AWS Security Audit

Audit AWS security posture via IAM and CloudTrail MCP servers — inspect users, roles, policies, and trace API activity for incident investigation and compliance.

MCP Servers

IAM MCP: uvx awslabs.iam-mcp-server@latest --readonly (stdio transport)
CloudTrail MCP: uvx awslabs.cloudtrail-mcp-server@latest (stdio transport)
Requires: AWS_ACCESS_KEY_ID, AWS_SECRET_ACCESS_KEY, AWS_REGION (or AWS_PROFILE)

Key Capabilities

IAM (Identity & Access Management)

Users: List IAM users, access keys, MFA status, last activity
Roles: List roles, trust policies, attached permissions
Policies: Inspect policy documents, identify overly permissive policies
Groups: List groups and their memberships
Read-only mode: --readonly flag prevents any IAM modifications

CloudTrail (API Audit Trail)

Event history: Search recent API calls by user, service, or resource
Lookup events: Filter by event name, resource type, username
Time-based queries: Narrow to specific time windows around incidents
Multi-region: Trail events across all enabled regions

Workflow: Network Security Audit

When a user asks "audit our AWS network security":

IAM roles for network services: Check roles used by VPC, TGW, Network Firewall
Overly permissive policies: Find policies with ec2:* or *:* actions
Unused access keys: Identify stale credentials that should be rotated
MFA compliance: Check which users lack MFA
CloudTrail check: Recent AuthorizeSecurityGroupIngress, CreateNetworkAcl, ModifyVpcAttribute events
Report: Security posture summary with remediation recommendations

Workflow: Incident Investigation

When investigating a security event:

CloudTrail lookup: Search events by time window and suspected user/role
Identify actions: What API calls were made?
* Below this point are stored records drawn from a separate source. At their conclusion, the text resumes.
**src/rtl/ckr_pkg.sv**
```systemverilog
package ckr_pkg;
  localparam int NUM_RDY   = 5;
  localparam int NUM_CAUSE = 6;
  localparam int DATA_W    = 32;
  localparam int ADDR_W    = 2;

  localparam logic [ADDR_W-1:0] A_INT  = 2'd0;
  localparam logic [ADDR_W-1:0] A_RST  = 2'd1;
  localparam logic [ADDR_W-1:0] A_CTRL = 2'd2;

  localparam int FAIL_FLAG_POS = 7;
  localparam int EN_LSB        = 8;
  localparam int CLR_LSB       = 16;
  localparam int FAIL_CLR_POS  = 23;
  localparam int RCLR_POS      = 24;
  localparam int CFD_POS       = 0;
endpackage

```
**src/rtl/ckr_flag_cell.sv**
```systemverilog
module ckr_flag_cell (
  input  logic clk,
  input  logic rst_n,
  input  logic lvl,
  input  logic arm,
  input  logic clr,
  output logic flag
);
  logic prev;
  logic set_ev;

  assign set_ev = arm & lvl & ~prev;

  always_ff @(posedge clk or negedge rst_n) begin
    if (!rst_n) begin
      prev <= 1'b0;
      flag <= 1'b0;
    end else begin
      prev <= lvl;
      flag <= set_ev | (flag & ~clr);
    end
  end

  // set beats clear
  p_set_wins_r4: assert property (@(posedge clk) disable iff (!rst_n)
    (set_ev && clr) |=> flag);
  // lone clear drops flag
  p_clear_r3: assert property (@(posedge clk) disable iff (!rst_n)
    (clr && !set_ev) |=> !flag);
  // armed rising level latches
  p_rise_r2: assert property (@(posedge clk) disable iff (!rst_n)
    (arm && $rose(lvl)) |=> flag);
endmodule

```
**src/rtl/ckr_rstcause.sv**
```systemverilog
module ckr_rstcause #(
  parameter int NCAUSE = 6
) (
  input  logic              clk,
  input  logic              rst_n,
  input  logic              start,
  input  logic [NCAUSE-1:0] cause,
  output logic [NCAUSE-1:0] flags,
  output logic              busy
);
  logic phase;

  always_ff @(posedge clk or negedge rst_n) begin
    if (!rst_n) begin
      flags <= '0;
      busy  <= 1'b0;
      phase <= 1'b0;
    end else if (busy && phase) begin
      flags <= cause;
      busy  <= 1'b0;
      phase <= 1'b0;
    end else begin
      flags <= flags | cause;
      if (busy) begin
        phase <= 1'b1;
      end else if (start) begin
        busy  <= 1'b1;
        phase <= 1'b0;
      end
    end
  end

  // busy holds for a second cycle after it rises
  p_busy_hold_r9: assert property (@(posedge clk) disable iff (!rst_n)
    $rose(busy) |=> busy);
  // busy never lasts beyond two cycles
  p_busy_len_r9: assert property (@(posedge clk) disable iff (!rst_n)
    (busy && $past(busy)) |=> !busy);
  // after the clear only the last-edge pulses remain
  p_clear_keep_r10: assert property (@(posedge clk) disable iff (!rst_n)
    $fell(busy) |-> (flags == $past(cause)));
endmodule

```
**src/rtl/clkrdy_irq_unit.sv**
```systemverilog
module clkrdy_irq_unit
  import ckr_pkg::*;
(
  input  logic        clk,
  input  logic        rst_n,
  input  logic        reg_wr,
  input  logic [1:0]  reg_addr,
  input  logic [31:0] reg_wdata,
  output logic [31:0] reg_rdata,
  input  logic [4:0]  src_stable,
  input  logic        clk_fail,
  input  logic [5:0]  rst_cause,
  output logic        fail_det_en,
  output logic        irq
);
  localparam int NSRC = NUM_RDY + 1;

  logic                 wr_int, wr_rst, wr_ctrl;
  logic [NUM_RDY-1:0]   int_en;
  logic                 cfd_q;
  logic [NSRC-1:0]      lvl_vec, arm_vec, clr_vec, flag_vec;
  logic [NUM_CAUSE-1:0] cause_flags;
  logic                 rclr_busy;

  assign wr_int  = reg_wr && (reg_addr == A_INT);
  assign wr_rst  = reg_wr && (reg_addr == A_RST);
  assign wr_ctrl = reg_wr && (reg_addr == A_CTRL);

  assign lvl_vec = {clk_fail, src_stable};
  assign arm_vec = {cfd_q, {NUM_RDY{1'b1}}};
  assign clr_vec = wr_int ? {reg_wdata[FAIL_CLR_POS], reg_wdata[CLR_LSB +: NUM_RDY]}
                          : '0;

  for (genvar g = 0; g < NSRC; g++) begin : g_cell
    ckr_flag_cell u_cell (
      .clk  (clk),
      .rst_n(rst_n),
      .lvl  (lvl_vec[g]),
      .arm  (arm_vec[g]),
      .clr  (clr_vec[g]),
      .flag (flag_vec[g])
    );
  end

  always_ff @(posedge clk or negedge rst_n) begin
    if (!rst_n) begin
      int_en <= '0;
      cfd_q  <= 1'b0;
    end else begin
      if (wr_int)  int_en <= reg_wdata[EN_LSB +: NUM_RDY];
      if (wr_ctrl) cfd_q  <= reg_wdata[CFD_POS];
    end
  end

  ckr_rstcause #(.NCAUSE(NUM_CAUSE)) u_rst (
    .clk  (clk),
    .rst_n(rst_n),
    .start(wr_rst && reg_wdata[RCLR_POS]),
    .cause(rst_cause),
    .flags(cause_flags),
    .busy (rclr_busy)
  );

  assign irq         = (|(flag_vec[NUM_RDY-1:0] & int_en)) | flag_vec[NUM_RDY];
  assign fail_det_en = cfd_q;

  always_comb begin
    reg_rdata = '0;
    case (reg_addr)
      A_INT: begin
        reg_rdata[NUM_RDY-1:0]           = flag_vec[NUM_RDY-1:0];
        reg_rdata[FAIL_FLAG_POS]         = flag_vec[NUM_RDY];
        reg_rdata[EN_LSB +: NUM_RDY]     = int_en;
      end
      A_RST: begin
        reg_rdata[NUM_CAUSE-1:0] = cause_flags;
        reg_rdata[RCLR_POS]      = rclr_busy;
      end
      A_CTRL: reg_rdata[CFD_POS] = cfd_q;
      default: reg_rdata = '0;
    endcase
  end

  // failure flag always interrupts
  p_fail_irq_r6: assert property (@(posedge clk) disable iff (!rst_n)
    flag_vec[NUM_RDY] |-> irq);
  // an enabled ready flag interrupts
  p_enabled_irq_r5: assert property (@(posedge clk) disable iff (!rst_n)
    ((flag_vec[NUM_RDY-1:0] & int_en) != '0) |-> irq);
  // disarmed detector cannot raise the failure flag
  p_fail_gate_r6: assert property (@(posedge clk) disable iff (!rst_n)
    (!cfd_q && !flag_vec[NUM_RDY]) |=> !flag_vec[NUM_RDY]);
endmodule

```
File: src/rtl/fv_rx_pkg.sv
package fv_rx_pkg;
    localparam int DEF_FRAME_LEN = 10;
    localparam int DEF_WORD_W    = 16;

    typedef struct packed {
        logic rise;
        logic fall;
        logic xfer;
    } bus_evt_t;

    function automatic logic count_full(input int unsigned cnt, input int unsigned len);
        return cnt == len;
    endfunction
endpackage

File: src/rtl/fv_edge.sv
module fv_edge
    import fv_rx_pkg::*;
(
    input  logic     clk,
    input  logic     rst,
    input  logic     busy,
    input  logic     strobe,
    output bus_evt_t evt
);
    logic busy_q;

    always_ff @(posedge clk) begin
        if (rst) busy_q <= 1'b0;
        else     busy_q <= busy;
    end

    always_comb begin
        evt.rise = busy & ~busy_q;
        evt.fall = ~busy & busy_q;
        evt.xfer = busy & strobe;
    end
endmodule

File: src/rtl/fv_ctrl.sv
module fv_ctrl
    import fv_rx_pkg::*;
#(
    parameter int FRAME_LEN = DEF_FRAME_LEN,
    parameter int IDX_W     = 4,
    parameter int CNT_W     = 4
) (
    input  logic             clk,
    input  logic             rst,
    input  bus_evt_t         evt,
    output logic             wr_en,
    output logic [IDX_W-1:0] wr_idx,
    output logic             ready,
    output logic             err
);
    logic [CNT_W-1:0] cnt, cnt_base, cnt_nxt;
    logic             err_base, err_nxt, ready_nxt, full, overflow;

    always_comb begin
        cnt_base  = evt.rise ? '0 : cnt;
        err_base  = evt.rise ? 1'b0 : err;
        full      = count_full(int'(cnt_base), FRAME_LEN);
        wr_en     = evt.xfer & ~full;
        overflow  = evt.xfer & full;
        wr_idx    = IDX_W'(cnt_base);
        cnt_nxt   = cnt_base + CNT_W'(wr_en);
        ready_nxt = evt.fall & full & ~err_base;
        err_nxt   = err_base | overflow | (evt.fall & ~(full & ~err_base));
    end

    always_ff @(posedge clk) begin
        if (rst) begin
            cnt   <= '0;
            err   <= 1'b0;
            ready <= 1'b0;
        end else begin
            cnt   <= cnt_nxt;
            err   <= err_nxt;
            ready <= ready_nxt;
        end
    end

    a_r3_count_bound: assert property (@(posedge clk) disable iff (rst)
        int'(cnt) <= FRAME_LEN);
    a_r5_ready_single: assert property (@(posedge clk) disable iff (rst)
        ready |=> !ready);
    a_r5_ready_after_fall: assert property (@(posedge clk) disable iff (rst)
        ready |-> $past(evt.fall));
    a_r6_short_frame_err: assert property (@(posedge clk) disable iff (rst)
        (evt.fall && int'(cnt) != FRAME_LEN) |=> err);
    a_r7_overflow_err: assert property (@(posedge clk) disable iff (rst)
        (evt.xfer && !evt.rise && int'(cnt) == FRAME_LEN) |=> (err && !ready));
    a_r9_err_hold: assert property (@(posedge clk) disable iff (rst)
        (err && !evt.rise) |=> err);
endmodule

File: src/rtl/fv_store.sv
module fv_store #(
    parameter int DEPTH  = 10,
    parameter int WORD_W = 16,
    parameter int IDX_W  = 4
) (
    input  logic              clk,
    input  logic              rst,
    input  logic              wr_en,
    input  logic [IDX_W-1:0]  wr_idx,
    input  logic [WORD_W-1:0] wr_data,
    input  logic [IDX_W-1:0]  rd_idx,
    output logic [WORD_W-1:0] rd_data
);
    logic [WORD_W-1:0] mem [DEPTH];

    for (genvar g = 0; g < DEPTH; g++) begin : g_entry
        always_ff @(posedge clk) begin
            if (rst)                                 mem[g] <= '0;
            else if (wr_en && int'(wr_idx) == g)     mem[g] <= wr_data;
        end
    end

    always_ff @(posedge clk) begin
        if (rst)                       rd_data <= '0;
        else if (int'(rd_idx) < DEPTH) rd_data <= mem[rd_idx];
        else                           rd_data <= '0;
    end

    a_r3_write_in_range: assert property (@(posedge clk) disable iff (rst)
        wr_en |-> int'(wr_idx) < DEPTH);
endmodule

File: src/rtl/fv_frame_rx.sv
module fv_frame_rx
    import fv_rx_pkg::*;
#(
    parameter int  FRAME_LEN = DEF_FRAME_LEN,
    parameter int  WORD_W    = DEF_WORD_W,
    localparam int IDX_W     = (FRAME_LEN > 1) ? $clog2(FRAME_LEN) : 1,
    localparam int CNT_W     = $clog2(FRAME_LEN + 1)
) (
    input  logic              clk,
    input  logic              rst,
    input  logic              fe_busy,
    input  logic              fe_strobe,
    input  logic [WORD_W-1:0] fe_word,
    input  logic [IDX_W-1:0]  rd_idx,
    output logic [WORD_W-1:0] rd_data,
    output logic              frame_ready,
    output logic              frame_err
);
    bus_evt_t         evt;
    logic             wr_en;
    logic [IDX_W-1:0] wr_idx;

    fv_edge u_edge (
        .clk    (clk),
        .rst    (rst),
        .busy   (fe_busy),
        .strobe (fe_strobe),
        .evt    (evt)
    );

    fv_ctrl #(.FRAME_LEN(FRAME_LEN), .IDX_W(IDX_W), .CNT_W(CNT_W)) u_ctrl (
        .clk    (clk),
        .rst    (rst),
        .evt    (evt),
        .wr_en  (wr_en),
        .wr_idx (wr_idx),
        .ready  (frame_ready),
        .err    (frame_err)
    );

    fv_store #(.DEPTH(FRAME_LEN), .WORD_W(WORD_W), .IDX_W(IDX_W)) u_store (
        .clk     (clk),
        .rst     (rst),
        .wr_en   (wr_en),
        .wr_idx  (wr_idx),
        .wr_data (fe_word),
        .rd_idx  (rd_idx),
        .rd_data (rd_data)
    );

    a_r2_write_qualified: assert property (@(posedge clk) disable iff (rst)
        wr_en |-> (fe_busy && fe_strobe));
    a_r8_rise_restarts: assert property (@(posedge clk) disable iff (rst)
        (fe_busy && !$past(fe_busy) && wr_en) |-> wr_idx == '0);
    a_r6_no_ready_with_err: assert property (@(posedge clk) disable iff (rst)
        frame_ready |-> !frame_err);
endmodule

File: config.mk
export PLATFORM = sky130hd
export DESIGN_NAME = fv_frame_rx
export DESIGN_NICKNAME = d
export VERILOG_FILES = /design/src/rtl/fv_rx_pkg.sv /design/src/rtl/fv_edge.sv /design/src/rtl/fv_ctrl.sv /design/src/rtl/fv_store.sv /design/src/rtl/fv_frame_rx.sv
export SDC_FILE = /design/constraint.sdc
export NUM_CORES = 1
export LEC_CHECK = 0
export BUFFER_PORTS_ARGS = -buffer_cell sky130_fd_sc_hd__buf_2
export CELL_PAD_IN_SITES_DETAIL_PLACEMENT = 0
export CELL_PAD_IN_SITES_GLOBAL_PLACEMENT = 1
export CORE_MARGIN = 1
export CORE_UTILIZATION = 54
export CTS_CLUSTER_SIZE = 30
export DETAILED_ROUTE_END_ITERATION = 7
export GPL_TIMING_DRIVEN = 0
export PLACE_DENSITY_LB_ADDON = 0.12
export SETUP_SLACK_MARGIN = 0.4
export SYNTH_ARGS = -nofsm -noshare
export SYNTH_HDL_FRONTEND = slang
export SYNTH_SLANG_ARGS = --single-unit
File: constraint.sdc
create_clock -name clk -period 6.8 [get_ports clk]
set_clock_uncertainty 0.05 [all_clocks]
set_input_delay 1.02 -clock clk [delete_from_list [all_inputs] [get_ports clk]]
set_output_delay 1.02 -clock clk [all_outputs]
set_load 0.05 [all_outputs]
DeleteSecurityGroup, ModifySubnetAttribute?
Source IP: Where did the API calls originate from?
IAM context: What permissions does the user/role have? Should they?
Blast radius: What resources were affected?
Report: Timeline of events with impact assessment

Workflow: Compliance Check

When checking AWS security compliance:

Root account: Check for root access key usage in CloudTrail
MFA enforcement: List users without MFA enabled
Access key rotation: Find keys older than 90 days
Unused credentials: Identify users with no recent activity
Policy review: Check for policies granting * on sensitive services
Report: Compliance scorecard with findings

Common CloudTrail Network Events

Event Name	What It Means
`AuthorizeSecurityGroupIngress`	Security group rule added (inbound)
`AuthorizeSecurityGroupEgress`	Security group rule added (outbound)
`RevokeSecurityGroupIngress`	Security group rule removed (inbound)
`CreateNetworkAclEntry`	NACL rule added
`CreateRoute`	Route table entry added
`ModifyVpcAttribute`	VPC setting changed
`CreateVpnConnection`	New VPN tunnel created
`AttachInternetGateway`	IGW attached to VPC
`CreateTransitGatewayRoute`	TGW route added
`UpdateFirewallRuleGroupRuleList`	Network Firewall rule changed

IAM Best Practices for Network Teams

Check	Why It Matters
No `ec2:*` policies	Prevent accidental network changes
Separate roles per service	Least privilege for VPC, TGW, Firewall
MFA on all humans	Protect against credential theft
No root access keys	Root should use MFA console only
Key rotation < 90 days	Limit exposure of compromised keys
CloudTrail enabled	Audit trail for all API changes

Important Rules

IAM MCP runs in read-only mode — cannot create, modify, or delete IAM resources
CloudTrail has event history limits — default 90-day lookback for management events
Region-specific for CloudTrail — unless using organization trail
Record in GAIT — log all security investigations for audit trail

Environment Variables

AWS_ACCESS_KEY_ID, AWS_SECRET_ACCESS_KEY, AWS_REGION (or AWS_PROFILE)

aws-security-audit